Collected data:
======
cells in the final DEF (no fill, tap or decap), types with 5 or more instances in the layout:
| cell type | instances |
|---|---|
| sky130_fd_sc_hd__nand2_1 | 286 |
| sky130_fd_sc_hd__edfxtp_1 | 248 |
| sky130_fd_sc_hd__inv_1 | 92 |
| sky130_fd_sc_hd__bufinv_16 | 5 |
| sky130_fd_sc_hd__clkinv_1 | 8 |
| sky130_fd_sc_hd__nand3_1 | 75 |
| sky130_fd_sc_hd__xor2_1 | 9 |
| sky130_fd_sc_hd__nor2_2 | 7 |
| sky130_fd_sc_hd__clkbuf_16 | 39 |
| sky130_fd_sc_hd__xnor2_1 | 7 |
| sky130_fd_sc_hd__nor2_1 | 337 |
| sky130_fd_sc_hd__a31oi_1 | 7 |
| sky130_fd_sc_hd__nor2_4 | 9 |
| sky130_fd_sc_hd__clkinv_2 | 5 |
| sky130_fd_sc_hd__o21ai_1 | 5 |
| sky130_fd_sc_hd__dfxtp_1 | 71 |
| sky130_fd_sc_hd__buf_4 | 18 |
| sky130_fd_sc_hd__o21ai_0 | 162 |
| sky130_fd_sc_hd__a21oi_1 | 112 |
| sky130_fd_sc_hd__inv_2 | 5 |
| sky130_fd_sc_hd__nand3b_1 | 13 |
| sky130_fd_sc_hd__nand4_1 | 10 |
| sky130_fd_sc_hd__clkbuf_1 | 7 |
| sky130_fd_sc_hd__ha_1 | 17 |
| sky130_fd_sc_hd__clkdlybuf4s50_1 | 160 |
--- config.mk ---
export PLATFORM = sky130hd
export DESIGN_NAME = reglist_encoder
export DESIGN_NICKNAME = d
export VERILOG_FILES = /design/src/rtl/reglist_encoder.sv
export SDC_FILE = /design/constraint.sdc
export NUM_CORES = 1
export LEC_CHECK = 0
export CAP_MARGIN = 20
export CORE_MARGIN = 10
export CORE_UTILIZATION = 35
export DETAILED_ROUTE_END_ITERATION = 10
export PLACE_DENSITY = 0.66
export SLEW_MARGIN = 20
export SYNTH_ARGS = -nofsm -noshare
export SYNTH_HDL_FRONTEND = slang
export SYNTH_SLANG_ARGS = --single-unit
--- constraint.sdc ---
create_clock -name clk -period 2.49 [get_ports clk]
set_input_delay 0.498 -clock clk [delete_from_list [all_inputs] [get_ports clk]]
set_output_delay 0.498 -clock clk [all_outputs]
set_load 0.02 [all_outputs]
--- src/rtl/reglist_encoder.sv ---
// reglist_encoder: serialises an LDM/STM register mask into register numbers with a valid/ack handshake; REGLIST_COUNT_EN adds a registered popcount of the mask
module reglist_encoder #(
    parameter int LIST_W     = 16,
    parameter int IDX_W      = 4,
    parameter bit DESCENDING = 1'b0
) (
    input  logic              clk,
    input  logic              reset,
    input  logic              start,
    input  logic [LIST_W-1:0] reg_list,
    output logic              ready,
    output logic              reg_valid,
    output logic [IDX_W-1:0]  reg_num,
    input  logic              reg_ack,
    output logic              last,
    output logic              done,
    output logic              pc_in_list,
    output logic [IDX_W:0]    count
);
    typedef enum logic [1:0] {IDLE, EMIT, DONE} state_t;
    state_t            state_q, state_d;
    logic [LIST_W-1:0] pending_q, pending_d;
    logic              pc_q, pc_d;
    logic [IDX_W-1:0]  enc;
    logic              single;
    logic              accept;
    assign accept = (state_q == IDLE) && start;
    assign single = (pending_q & (pending_q - LIST_W'(1))) == '0;
    // priority encode of the pending mask; the last match in scan order wins
    always_comb begin
        enc = '0;
        for (int i = 0; i < LIST_W; i++) begin
            if (pending_q[DESCENDING ? i : LIST_W-1-i]) enc = IDX_W'(DESCENDING ? i : LIST_W-1-i);
        end
    end
    // state, pending mask and captured PC flag
    always_ff @(posedge clk) begin
        if (reset) begin
            state_q   <= IDLE;
            pending_q <= '0;
            pc_q      <= 1'b0;
        end else begin
            state_q   <= state_d;
            pending_q <= pending_d;
            pc_q      <= pc_d;
        end
    end
    // next state: load on accepted start, retire one register per ack
    always_comb begin
        state_d   = state_q;
        pending_d = pending_q;
        pc_d      = pc_q;
        case (state_q)
            IDLE: if (start) begin
                pending_d = reg_list;
                pc_d      = reg_list[LIST_W-1];
                state_d   = (reg_list == '0) ? DONE : EMIT;
            end
            EMIT: if (reg_ack) begin
                pending_d = pending_q & ~(LIST_W'(1) << enc);
                state_d   = single ? DONE : EMIT;
            end
            default: state_d = IDLE;
        endcase
    end
    // outputs decoded from registered state only, so they stay stable while ack is low
    always_comb begin
        ready      = state_q == IDLE;
        reg_valid  = state_q == EMIT;
        reg_num    = reg_valid ? enc : '0;
        last       = reg_valid && single;
        done       = state_q == DONE;
        pc_in_list = pc_q;
    end
`ifdef REGLIST_COUNT_EN
    logic [IDX_W:0] count_q, count_d, pop;
    // popcount of the incoming mask
    always_comb begin
        pop = '0;
        for (int i = 0; i < LIST_W; i++) pop = pop + (IDX_W+1)'(reg_list[i]);
    end
    // count captured on accepted start and held for base-address offset
    always_ff @(posedge clk) begin
        if (reset) count_q <= '0;
        else count_q <= count_d;
    end
    assign count_d = accept ? pop : count_q;
    assign count   = count_q;
`else
    logic unused_accept;
    assign unused_accept = accept;
    assign count         = '0;
`endif
endmodule
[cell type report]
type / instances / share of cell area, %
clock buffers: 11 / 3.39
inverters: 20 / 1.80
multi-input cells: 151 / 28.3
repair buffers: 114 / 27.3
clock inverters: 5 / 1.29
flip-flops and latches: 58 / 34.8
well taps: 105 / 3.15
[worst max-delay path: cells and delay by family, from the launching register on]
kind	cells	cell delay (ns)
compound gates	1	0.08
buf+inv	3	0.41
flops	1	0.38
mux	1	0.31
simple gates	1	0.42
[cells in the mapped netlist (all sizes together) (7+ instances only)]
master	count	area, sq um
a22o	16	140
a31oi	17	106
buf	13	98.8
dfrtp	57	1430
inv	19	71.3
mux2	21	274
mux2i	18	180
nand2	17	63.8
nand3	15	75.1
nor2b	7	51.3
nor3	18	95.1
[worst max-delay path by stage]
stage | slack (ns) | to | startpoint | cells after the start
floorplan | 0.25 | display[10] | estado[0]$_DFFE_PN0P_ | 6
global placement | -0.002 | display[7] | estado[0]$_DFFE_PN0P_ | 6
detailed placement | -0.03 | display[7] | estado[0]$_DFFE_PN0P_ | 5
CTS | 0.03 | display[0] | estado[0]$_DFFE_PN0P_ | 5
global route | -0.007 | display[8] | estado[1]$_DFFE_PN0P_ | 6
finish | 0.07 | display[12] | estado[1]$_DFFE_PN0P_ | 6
<file path="src/rtl/mt_ifetch_queue_pkg.sv">
// Shared types and defaults for the multi-thread instruction-fetch front end.
package mt_ifetch_queue_pkg;

    localparam int unsigned DEF_NUM_THREADS = 4;
    localparam int unsigned DEF_FQ_DEPTH    = 4;
    localparam int unsigned DEF_ROM_LAT     = 1;
    localparam logic [31:0] PC_STEP         = 32'd4;

    typedef struct packed {
        logic [31:0] pc;
        logic [31:0] ins;
    } fq_entry_t;

endpackage

</file>
<file path="src/rtl/ifq_fifo.sv">
// Single-thread instruction queue: push, pop, flush, registered head and occupancy count.
module ifq_fifo
    import mt_ifetch_queue_pkg::*;
#(
    parameter int unsigned DEPTH = DEF_FQ_DEPTH
) (
    input  logic                     clk,
    input  logic                     rst,
    input  logic                     flush,
    input  logic                     push,
    input  fq_entry_t                push_data,
    input  logic                     pop,
    output logic                     head_vld,
    output fq_entry_t                head,
    output logic [$clog2(DEPTH):0]   count
);

    localparam int unsigned PW = $clog2(DEPTH);
    localparam int unsigned CW = PW + 1;

    fq_entry_t          mem_q [DEPTH];
    fq_entry_t          mem_d [DEPTH];
    logic [PW-1:0]      rd_ptr_q, rd_ptr_d;
    logic [PW-1:0]      wr_ptr_q, wr_ptr_d;
    logic [CW-1:0]      count_q, count_d;
    logic               head_vld_q, head_vld_d;
    fq_entry_t          head_q, head_d;
    logic               pop_eff;

    always_comb begin
        mem_d      = mem_q;
        rd_ptr_d   = rd_ptr_q;
        wr_ptr_d   = wr_ptr_q;
        count_d    = count_q;
        head_vld_d = head_vld_q;
        head_d     = head_q;
        pop_eff    = pop & head_vld_q;

        if (flush) begin
            rd_ptr_d   = '0;
            wr_ptr_d   = '0;
            count_d    = '0;
            head_vld_d = 1'b0;
        end else begin
            if (push) begin
                mem_d[wr_ptr_q] = push_data;
                wr_ptr_d        = wr_ptr_q + 1'b1;
            end
            if (pop_eff) begin
                rd_ptr_d = rd_ptr_q + 1'b1;
            end
            count_d    = count_q + CW'(push) - CW'(pop_eff);
            head_vld_d = (count_d != '0);
            // When the queue drains to nothing before this push, the new head is the pushed entry itself.
            if (count_d != '0) begin
                head_d = (count_q == CW'(pop_eff)) ? push_data : mem_q[rd_ptr_d];
            end
        end
    end

    always_ff @(posedge clk) begin
        mem_q <= mem_d;
    end

    always_ff @(posedge clk or posedge rst) begin
        if (rst) begin
            rd_ptr_q   <= '0;
            wr_ptr_q   <= '0;
            count_q    <= '0;
            head_vld_q <= 1'b0;
            head_q     <= '0;
        end else begin
            rd_ptr_q   <= rd_ptr_d;
            wr_ptr_q   <= wr_ptr_d;
            count_q    <= count_d;
            head_vld_q <= head_vld_d;
            head_q     <= head_d;
        end
    end

    assign head_vld = head_vld_q;
    assign head     = head_q;
    assign count    = count_q;

    a_no_overflow: assert property (@(posedge clk) disable iff (rst)
        (push && !flush) |-> (count_q < CW'(DEPTH)));

endmodule

</file>
<file path="src/rtl/mt_ifetch_queue.sv">
// Multi-thread fetch front end: per-thread PC, credit-limited fixed-latency ROM pipe and instruction queue.
module mt_ifetch_queue
    import mt_ifetch_queue_pkg::*;
#(
    parameter int unsigned NUM_THREADS     = DEF_NUM_THREADS,
    parameter int unsigned FQ_DEPTH        = DEF_FQ_DEPTH,
    parameter int unsigned ROM_LAT         = DEF_ROM_LAT,
    parameter logic [31:0] RESET_PC_STRIDE = 32'h0
) (
    input  logic                          clk,
    input  logic                          rst,
    input  logic [NUM_THREADS-1:0]        thread_en,
    input  logic [NUM_THREADS-1:0]        hold,
    input  logic [NUM_THREADS-1:0]        jump_en,
    input  logic [31:0]                   jump_addr [NUM_THREADS],
    output logic [NUM_THREADS-1:0]        rom_req,
    output logic [31:0]                   rom_addr  [NUM_THREADS],
    input  logic [31:0]                   rom_ins   [NUM_THREADS],
    output logic [NUM_THREADS-1:0]        ins_vld,
    output logic [31:0]                   ins       [NUM_THREADS],
    output logic [31:0]                   pc2id_ex  [NUM_THREADS],
    input  logic [NUM_THREADS-1:0]        pop,
    output logic [$clog2(FQ_DEPTH):0]     q_count   [NUM_THREADS]
);

    localparam int unsigned CW = $clog2(FQ_DEPTH) + 1;

    logic [31:0]          pc_q   [NUM_THREADS];
    logic [31:0]          pc_d   [NUM_THREADS];
    logic [ROM_LAT-1:0]   pv_q   [NUM_THREADS];
    logic [ROM_LAT-1:0]   pv_d   [NUM_THREADS];
    logic [31:0]          ptag_q [NUM_THREADS][ROM_LAT];
    logic [31:0]          ptag_d [NUM_THREADS][ROM_LAT];

    logic [NUM_THREADS-1:0] issue;
    logic [NUM_THREADS-1:0] land;
    logic [NUM_THREADS-1:0] head_vld;
    fq_entry_t              push_data [NUM_THREADS];
    fq_entry_t              head      [NUM_THREADS];
    logic [CW-1:0]          cnt       [NUM_THREADS];

    always_comb begin
        for (int unsigned t = 0; t < NUM_THREADS; t++) begin
            // Queued plus in-flight never exceeds FQ_DEPTH, so every response has a free slot.
            issue[t] = ~rst & thread_en[t] & ~hold[t] & ~jump_en[t]
                     & ((int'(cnt[t]) + $countones(pv_q[t])) < int'(FQ_DEPTH));
            land[t]  = pv_q[t][ROM_LAT-1] & ~jump_en[t];
            push_data[t] = '{pc: ptag_q[t][ROM_LAT-1], ins: rom_ins[t]};

            pc_d[t]      = pc_q[t];
            pv_d[t][0]   = issue[t];
            ptag_d[t][0] = pc_q[t];
            for (int unsigned k = 1; k < ROM_LAT; k++) begin
                pv_d[t][k]   = pv_q[t][k-1];
                ptag_d[t][k] = ptag_q[t][k-1];
            end

            if (jump_en[t]) begin
                pc_d[t] = {jump_addr[t][31:2], 2'b00};
                pv_d[t] = '0;
            end else if (issue[t]) begin
                pc_d[t] = pc_q[t] + PC_STEP;
            end
        end
    end

    always_ff @(posedge clk or posedge rst) begin
        if (rst) begin
            for (int unsigned t = 0; t < NUM_THREADS; t++) begin
                pc_q[t] <= 32'(t) * RESET_PC_STRIDE;
                pv_q[t] <= '0;
                for (int unsigned k = 0; k < ROM_LAT; k++) begin
                    ptag_q[t][k] <= '0;
                end
            end
        end else begin
            pc_q   <= pc_d;
            pv_q   <= pv_d;
            ptag_q <= ptag_d;
        end
    end

    for (genvar g = 0; g < NUM_THREADS; g++) begin : g_thr
        ifq_fifo #(
            .DEPTH (FQ_DEPTH)
        ) u_fifo (
            .clk       (clk),
            .rst       (rst),
            .flush     (jump_en[g]),
            .push      (land[g]),
            .push_data (push_data[g]),
            .pop       (pop[g]),
            .head_vld  (head_vld[g]),
            .head      (head[g]),
            .count     (cnt[g])
        );

        assign rom_addr[g] = pc_q[g];
        assign ins[g]      = head[g].ins;
        assign pc2id_ex[g] = head[g].pc;
        assign q_count[g]  = cnt[g];
    end

    assign rom_req = issue;
    assign ins_vld = head_vld;

endmodule

</file>
<file path="config.mk">
export PLATFORM = sky130hd
export DESIGN_NAME = mt_ifetch_queue
export DESIGN_NICKNAME = d
export VERILOG_FILES = /design/src/rtl/mt_ifetch_queue_pkg.sv /design/src/rtl/ifq_fifo.sv /design/src/rtl/mt_ifetch_queue.sv
export SDC_FILE = /design/constraint.sdc
export NUM_CORES = 2
export LEC_CHECK = 0
export BUFFER_PORTS_ARGS = -buffer_cell sky130_fd_sc_hd__buf_2
export CORE_MARGIN = 8
export CORE_UTILIZATION = 50
export DETAILED_ROUTE_END_ITERATION = 8
export PLACE_DENSITY_LB_ADDON = 0.2
export SYNTH_ARGS = -nofsm -noshare
export SYNTH_HDL_FRONTEND = slang
export SYNTH_HIERARCHICAL = 1
export SYNTH_SLANG_ARGS = --single-unit
export TNS_END_PERCENT = 1
</file>
<file path="constraint.sdc">
create_clock -name clk -period 14.6 [get_ports clk]
set_input_delay 0.73 -clock clk [delete_from_list [all_inputs] [get_ports clk]]
set_output_delay 0.73 -clock clk [all_outputs]
set_load 0.02 [all_outputs]
</file>
==> impl_metrics.py <==
metrics = {
    "status": {
        "status": "finished clean",
    },
    "grt": {
        "antenna_found_initial": 25,
        "grt_pass1_vias": 54580,
        "gr-total-overflow": 0,
        "grt_max_degree": 254,
        "groute.usage.overall_pct": 25.75,
        "grt_pass1_wl_microns": 311500,
    },
    "power_and_ir_drop": {
        "p_sw_mw": 5.326,
        "p_int_mw": 8.948,
        "p_clk_share_pct": 29.1,
        "ir_drop_v": 0.0001448,
        "combinationalPowerShare_pct": 31.6,
        "p_sw_share_pct": 37.31,
        "power.total_mw": 14.27,
        "p_leak_nw": 32.14,
        "p_per_area_nw_per_um2": 176.3,
        "sequentialPowerShare_pct": 39.2,
    },
    "floorplan": {
        "start_util_pct": 50.30,
        "die_h_microns": 393.0,
        "num_rows": 138,
        "core-area_sq_um": 141200,
        "die-width_microns": 393.0,
        "die-area_sq_um": 154400,
        "io_pins": 678,
    },
    "yosys": {
        "synth_top_cell_area_share_pct": 43.28,
        "async_flop_share_pct": 34.19,
        "netlist_area_sq_um": 71050,
        "synth_top_area_cell": "edfxtp_1",
        "yosysSeqAreaShare_pct": 62.02,
        "ys_ff_latch": 1556,
        "ys.flop_type": "edfxtp_1",
        "ys_top_cells_by_area": "edfxtp_1 (43%), dfrtp_1 (19%), nand2_1 (13%)",
        "yosysWarnings": 6,
        "syn_area_per_cell_sq_um": 10.24,
        "yosys.cell_types.count": 49,
        "synthCells": 6938,
        "synth_edf_count": 1024,
    },
    "placed_design": {
        "place_ws_ps": 8884,
        "dp_cells": 9116,
        "gp_congestion": 0.8150,
        "place_hpwl_microns": 120500,
        "io_buffer_count": 661,
    },
    "clocking": {
        "cts_setup_buffers": 0,
        "clockBufferDepth": 3,
        "cts_tree": "built",
        "hold_buffers": 0,
        "cts.sinks": 1556,
        "htree_levels": 4,
        "cts_root_buf": "clkbuf_16",
        "cts-resized-gates": 0,
        "cts.clk_slew.worst_paths_ps": 60,
        "cts_buffers": 167,
        "clk_latency_ps": 790,
    },
    "timing": {
        "worst_slack_ps": 9304,
        "slew_violations": 0,
        "tns_ps": 0,
        "max_freq_ghz": 0.1888,
        "rsz0062_at_grt": "false",
        "relSlewSlack_pct": 12.84,
        "finalHoldViolCount": 0,
        "skew_ps": 37.71,
        "setup_viol": 0,
        "period_share_pct": 36.27,
        "worst_pin_slew_ps": 1295,
        "post-route-min-period_ps": 5296,
    },
    "route": {
        "firstDrtPassIters": 6,
        "route.met2.wl_microns": 96310,
        "wl_per_cell_microns": 21.72,
        "num_vias": 54890,
        "avgViaCountPerCell": 5.812,
        "dr.max_layer_used": "met5",
        "drt_iter0_markers": 4348,
        "drcViolationCount": 0,
        "wl_microns": 205200,
        "m1WireLength_microns": 82450,
        "dr_wl_met3_microns": 18160,
        "drtAntennaViolNets": 0,
    },
    "job": {
        "cap_violations": 0,
    },
    "cells_and_area": {
        "drive_gt1_share_pct": 17.45,
        "final_common_cell": "nand2_1",
        "utilization_pct": 57.31,
        "final_cells": 9444,
        "final_cell_mix": "nand2_1 (2,428), nand3_1 (1,301), edfxtp_1 (1,024)",
        "fin_nets": 7701,
        "area.growth.synth_to_final_pct": 13.93,
    },
    "critical_path": {
        "reg2reg_from": "g_thr[0].u_fifo/head_vld",
        "arrival_ps": 5910,
        "critPathLaunch": "g_thr[0].u_fifo/head_vld",
        "crit_fanout": 93,
        "critPathLaunchType": "flip-flop",
        "critPathRequiredTime_ps": 15220,
        "crit_path_end_kind": "flip-flop",
        "worstSetupPathType": "reg2reg",
    },
    "worst_hold_path": {
        "worstHoldStart": "jump_addr[122]",
        "min_path_type": "in2reg",
    },
}
[logic make-up (layout without fill, tap and decap cells)]
| family | Yosys count | count (layout) | synth area share (%) |
|---|---|---|---|
| and+or+nand+nor | 4247 | 4247 | 26.45 |
| AOI/OAI and AO/OA | 385 | 385 | 5.347 |
| muxes | 27 | 27 | 0.3927 |
| other | 1 | 65 | 0.005278 |
| DFF | 1556 | 1556 | 62.02 |
| xor gates and xnor gates | 136 | 136 | 1.677 |
| buffers and inverters | 554 | 1106 | 3.506 |
| adders and majority gates | 32 | 32 | 0.6058 |
[synth_stat cells (4+ instances only)]
library cell  instances
nand2_1            2432
nand3_1            1301
edfxtp_1           1024
dfrtp_1             532
nand4_1             289
clkbuf_1            272
o211ai_2            240
buf_2               131
o21ai_0             110
xnor2_1              80
nor2_1               66
buf_1                57
xor2_1               56
inv_1                45
nor3_1               36
ha_1                 28
buf_6                25
and2_1               24
nor2b_1              24
mux2i_1              20
buf_4                16
and4_1               15
nor4_1               15
and3_1               13
o211ai_1             12
inv_2                 8
mux2_2                7
a21o_1                4
a21oi_1               4
a22oi_1               4
a2bb2oi_1             4
a31oi_1               4
fa_1                  4
nand2b_1              4
or3_1                 4
[stage by stage]
stage	cell area [sq um]	hold WS (ps)
2_1_floorplan	71220	475.6
3_3_place_gp	75500	399.7
3_5_place_dp	75500	401.8
4_1_cts	80900	82.64
5_1_grt	80930	111.3
6_report	80950	153.7
[path summary, 6_finish.rpt]
check	endpoint	slack, ps	cells past startpoint
worst max-delay path	g_thr[0].u_fifo/head[5]	9300	15
min in group asynchronous	g_thr[3].u_fifo/head[11]	350	3
worst min register to register	ptag_q[95]	400	0
worst min-delay path	rom_addr[122]	150	3
max in group asynchronous	ptag_q[3]	12740	4
worst max register to register	g_thr[0].u_fifo/head[5]	9300	15
[worst max-delay path, cell delays in order, from the launching register on]
cell	delay (ps)
dfrtp_1	410
nand2_4	60
buf_4	660
inv_6	450
ha_1	420
inv_1	90
ha_1	160
inv_1	60
fa_1	370
xor2_1	160
xnor2_1	210
a21o_2	480
clkinv_2	150
nand2b_4	290
buf_4	800
o211ai_2	160
[routing by layer]
layer / vias up / GRT usage (%)
met5: - / 0
met4: 12 / 11.13
met3: 456 / 6.090
li1: 25180 / -
met1: 26950 / 33.05
met2: 2289 / 41.95
[state kept, by name, indices dropped and copies added, names as in the netlist]
register,count
g_thr.u_fifo/count,12
g_thr.u_fifo/head,256
g_thr.u_fifo/head_vld,4
g_thr.u_fifo/mem_q,1024
g_thr.u_fifo/rd_ptr_q,8
g_thr.u_fifo/wr_ptr_q,8
ptag_q,120
pv_q,4
rom_addr,120
[cell type report]
class | count | area, sq um
timing repair buffer | 742 | 3954
multi-input combinational | 4875 | 24880
clock inverter | 83 | 773.2
antenna | 17 | 42.54
sequential | 1556 | 44060
inverter | 53 | 236.5
fill | 11840 | 60290
tap | 1890 | 2365
clock buffer | 228 | 4632
[power by group through the flow]
stage	clock network (mW)	registers [mW]	logic, mW
finish	4.16	5.60	4.52
global route	4.42	5.64	4.88
CTS	4.22	5.59	4.53
detailed placement	0	5.67	4.52
global placement	0	5.67	4.42
floorplan	0	5.98	2.69
(Power assumes the default switching activity.)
======
- _Required action_
The expected answer is every line in the data above that carries the string "flops".

- _Response area_
flip-flops and latches: 58 / 34.8
flops	1	0.38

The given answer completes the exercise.